Our bio-clocks woke us early, which was a good thing, as we wanted to line up early at the Anne Frank House, having heard the lines and wait times could be long. We arrived by 8:15, 45 minutes before the museum opened. By 9:30 we were inside, a somber journey up steps and across the timeline of Anne’s short and tragic life. Photos were not allowed inside, and it’s just as well, because images can’t capture the intense emotional experience of ascending into the secret annex which held the Frank and Pels families for 2 years before they were betrayed, discovered, and shipped to Auschwitz and Bergen-Belsen like so many other European Jews, gypsies, disabled, and homosexuals. The Anne Frank house is a powerful reminder of a horrible chapter in human history. While we want to believe such brutality can’t happen again, I can see how Trump (#RealDonaldTrump) and his buddy Ted Cruz are sowing the seeds and cultivating hatred, bigotry, and using Islam as a scapegoat in the US Presidential Campaign. You don’t have to stretch your imagination far to see how a movement like this becomes one like the Nazis.   

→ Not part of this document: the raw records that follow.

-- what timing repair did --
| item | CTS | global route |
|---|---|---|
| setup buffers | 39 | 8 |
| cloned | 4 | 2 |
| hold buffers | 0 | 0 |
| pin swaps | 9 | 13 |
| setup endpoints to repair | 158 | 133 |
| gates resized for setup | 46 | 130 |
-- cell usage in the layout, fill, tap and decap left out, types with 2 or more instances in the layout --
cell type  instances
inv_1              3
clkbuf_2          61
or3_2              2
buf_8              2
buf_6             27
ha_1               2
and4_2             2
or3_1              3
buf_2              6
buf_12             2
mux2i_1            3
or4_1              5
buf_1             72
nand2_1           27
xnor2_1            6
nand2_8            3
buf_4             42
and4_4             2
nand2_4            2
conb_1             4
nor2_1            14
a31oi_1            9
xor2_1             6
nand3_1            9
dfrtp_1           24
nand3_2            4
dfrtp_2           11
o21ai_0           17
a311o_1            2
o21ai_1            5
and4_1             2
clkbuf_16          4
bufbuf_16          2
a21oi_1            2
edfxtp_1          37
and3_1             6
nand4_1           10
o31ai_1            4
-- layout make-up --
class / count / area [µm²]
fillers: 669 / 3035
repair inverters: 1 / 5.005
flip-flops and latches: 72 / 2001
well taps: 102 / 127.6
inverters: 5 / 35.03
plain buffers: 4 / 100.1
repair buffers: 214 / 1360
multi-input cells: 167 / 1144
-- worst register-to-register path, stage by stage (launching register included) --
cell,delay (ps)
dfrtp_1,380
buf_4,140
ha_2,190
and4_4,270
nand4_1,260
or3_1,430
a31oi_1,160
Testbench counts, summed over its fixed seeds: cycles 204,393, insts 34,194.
What follows belongs to an exercise in optimizing a design on an open flow for small area, a short achievable clock period and few clock cycles per item; a production flow would make more cautious choices.
In this exercise RTL edits were held to simulation tests only and were not proved equivalent to the original.

==> flow/design.v, too long to show whole: its modules and the start of the top module <==
// module svf_multichannel: 197 lines
// module svf_benc: 16 lines
// module svf_fa: 4 lines
// module svf_ha: 4 lines
// module svf_mac_f: 550 lines
// module svf_mac_q: 586 lines
// module svf_s2: 132 lines
module svf_multichannel #(
  parameter int SAMPLE_BITS = 16,
  parameter int CHANNELS    = 4,
  parameter int COEF_BITS   = 18
) (
  input  logic                            clk,
  input  logic                            rst,
  input  logic                            sample_clk,
  input  logic [CHANNELS*SAMPLE_BITS-1:0] in_data,
  input  logic [CHANNELS*COEF_BITS-1:0]   F,
  input  logic [CHANNELS*COEF_BITS-1:0]   Q1,
  input  logic [CHANNELS*2-1:0]           mode,
  input  logic [CHANNELS-1:0]             clear,
  output logic [CHANNELS*SAMPLE_BITS-1:0] out_data,
  output logic                            out_valid,
  output logic                            busy,
  output logic                            overrun
);
  // ...
==> flow/flow/run.sh <==
#!/bin/bash
# The standard layout (standard synthesis included), with two changes to how the
# layout is made: timing repair is asked to leave more setup slack than the default,
# so that paths end up well inside the period, and the port buffers are buf_1 cells.
set -euo pipefail
bash standard.sh SETUP_SLACK_MARGIN=8 "BUFFER_PORTS_ARGS=-buffer_cell sky130_fd_sc_hd__buf_1" finish > standard_flow.log 2>&1
==> flow/standard.sh <==
#!/bin/bash
# synth_recipe.tcl (not shown) runs the flow's synth.tcl, then flattens the netlist and writes it again
# the make line also repeats each setting of config.mk as NAME=value (left out here)
make -C /OpenROAD-flow-scripts/flow DESIGN_CONFIG=/design/flow/config.mk WORK_HOME=/design/flow/orfs CLKGATE_MAP_FILE= SYNTH_SCRIPT=/design/flow/synth_recipe.tcl "${@:-finish}"
==> flow/config.mk <==
export PLATFORM = sky130hd
export DESIGN_NAME = svf_multichannel
export DESIGN_NICKNAME = svf_multichannel
export VERILOG_FILES = /design/flow/design.v
export SDC_FILE = /design/flow/constraint.sdc
export NUM_CORES = 4
export LEC_CHECK = 0
export CAP_MARGIN = 20
export CORE_MARGIN = 2
export CORE_UTILIZATION = 40
export CTS_BUF_LIST = sky130_fd_sc_hd__clkbuf_8 sky130_fd_sc_hd__clkbuf_16
export CTS_CLUSTER_DIAMETER = 80
export CTS_CLUSTER_SIZE = 40
export SLEW_MARGIN = 20
export SYNTH_HIERARCHICAL = 1
==> flow/constraint.sdc <==
create_clock -name core_clock -period 12.0 [get_ports {clk}]
set_input_delay 2.4000 -clock core_clock [delete_from_list [all_inputs] [get_ports {clk}]]
set_output_delay 2.4000 -clock core_clock [all_outputs]
set_load 0.01 [all_outputs]
This design comes from an exercise in tuning for small area, a short achievable clock period and few clock cycles per item on the open sky130 flow, not from production work. Function was checked by simulation only, so behaviour that the tests miss may differ from the original.

Design sparse_top, start of the top module:
module sparse_top #(
  parameter int LANES     = sparse_cfg_pkg::LANES_DEF,
  parameter int DATA_W    = sparse_cfg_pkg::DATA_W_DEF,
  parameter int ACC_W     = sparse_cfg_pkg::ACC_W_DEF,
  parameter int OUT_SHIFT = sparse_cfg_pkg::SHIFT_DEF
) (
  input  logic                    clk,
  input  logic                    rst_n,
  input  logic [LANES*DATA_W-1:0] weights_in,
  input  logic                    weights_valid,
  output logic                    weights_ready,
  input  logic [LANES*DATA_W-1:0] act_packed,
  input  logic [LANES-1:0]        act_mask,
  input  logic                    act_last,
  input  logic                    act_valid,
  output logic                    act_ready,
  output logic [LANES*DATA_W-1:0] out_packed,
  output logic [LANES-1:0]        out_mask,
  output logic                    out_valid,
  input  logic                    out_ready
);
  logic [LANES*DATA_W-1:0] lanes_d;
  logic [LANES*ACC_W-1:0]  acc_lanes;
  logic accept, weight_load, s1_en, acc_en, acc_clr, out_load;
  flow_controller controller (
    .clk(clk), .rst_n(rst_n),
    .weights_valid(weights_valid), .weights_ready(weights_ready),
    .act_valid(act_valid), .act_last(act_last), .act_ready(act_ready),
    .out_valid(out_valid), .out_ready(out_ready),
    .accept(accept), .weight_load(weight_load),
    .s1_en(s1_en), .acc_en(acc_en), .acc_clr(acc_clr), .out_load(out_load)
  );
  sparse_decoder #(.LANES(LANES), .DATA_W(DATA_W)) decoder (
    .act_packed(act_packed), .act_mask(act_mask), .lanes_d(lanes_d)
  );
  mac_lanes #(.LANES(LANES), .DATA_W(DATA_W), .ACC_W(ACC_W)) mac (
    .clk(clk),
  ...
Size: roughly 110 I/O pins.
==> flow/config.mk <==
export PLATFORM = sky130hd
export DESIGN_NAME = sparse_top
export DESIGN_NICKNAME = sparse_top
export VERILOG_FILES = /design/flow/design.v
export SDC_FILE = /design/flow/constraint.sdc
export NUM_CORES = 4
export LEC_CHECK = 0
export ABC_AREA = 1
export CAP_MARGIN = 20
export CORE_MARGIN = 2
export CORE_UTILIZATION = 40
export SETUP_SLACK_MARGIN = 3.6
export SLEW_MARGIN = 20
==> flow/constraint.sdc <==
create_clock -name core_clock -period 7.0 [get_ports {clk}]
set_input_delay 1.4000 -clock core_clock [delete_from_list [all_inputs] [get_ports {clk}]]
set_output_delay 1.4000 -clock core_clock [all_outputs]
set_load 0.01 [all_outputs]
run.sh (not shown) runs the stock make flow with config.mk's settings and CLKGATE_MAP_FILE= SYNTH_SCRIPT=/design/flow/synth_recipe.tcl, a recipe that flattens the netlist after the stock synthesis.
Testbench counts at the start, summed over its fixed seeds: cycles 11,168, groups 2,400.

We purchased a few paintings from a local street artist named Baker outside of the Anne Frank house. Then meandered through the Jordaan neighborhood of Amsterdam making our way towards the Van Gogh Museum. On the way we stopped at a small bar/restaurant called Brasserie Blazer where we had a couple of delicious beers and excellent broodjies for lunch.  

   
 

We had 3pm reservations for Van Gogh and had some time to kill when we noticed the Moco Museum nearby had an exhibit of Warhol and Banksy. It was a smaller but interesting exhibit demonstrating the strong connection between Warhol’s Pop Art and Banksy’s Street Art and how they both celebrate and criticize popular culture and consumerism.

   

Andy’s Marilyn

  

Banksy’s Kate Moss

 

 

Then on to Van Gogh, who’s work is truly beautiful to behold. To see his brush strokes up close and the thickness of those strokes play off the intense complementary colors set side-by-side made me appreciate the artist and his vision that much more. Unfortunately the museum was crowded, and our feet sore from walking so we focused our time there on his most important works with an audio tour. 

 

After the museums we stopped for beers and patat frites (with copious amounts of mayonnaise) to rest our feet and gather our strength for the long walk back to our hotel were we rested and researched restaurants for dinner. One that looked good was Restaurant Max (an Indonesian Rijsttafel (rice table)) restaurant which are common in Amsterdam due to the former Dutch colonies there. As we set out for dinner a sudden storm arrived with thunder, lightning, hail and torrential rain with an angry sky inflamed by the setting sun.

 
   
 

Restaurant Max turned out to be absolutely delicious, with perfectly tempered heat from the spices and intense flavors of lemongrass punctuating every dish. We must search for Indonesian food when we return to Seattle.

   

After dinner the rain had stopped and we wandered through back streets and over canal bridges past red lit windows with ladies of the night displaying their wares (or wears?). To bed, as the wall of sleep came upon us quickly.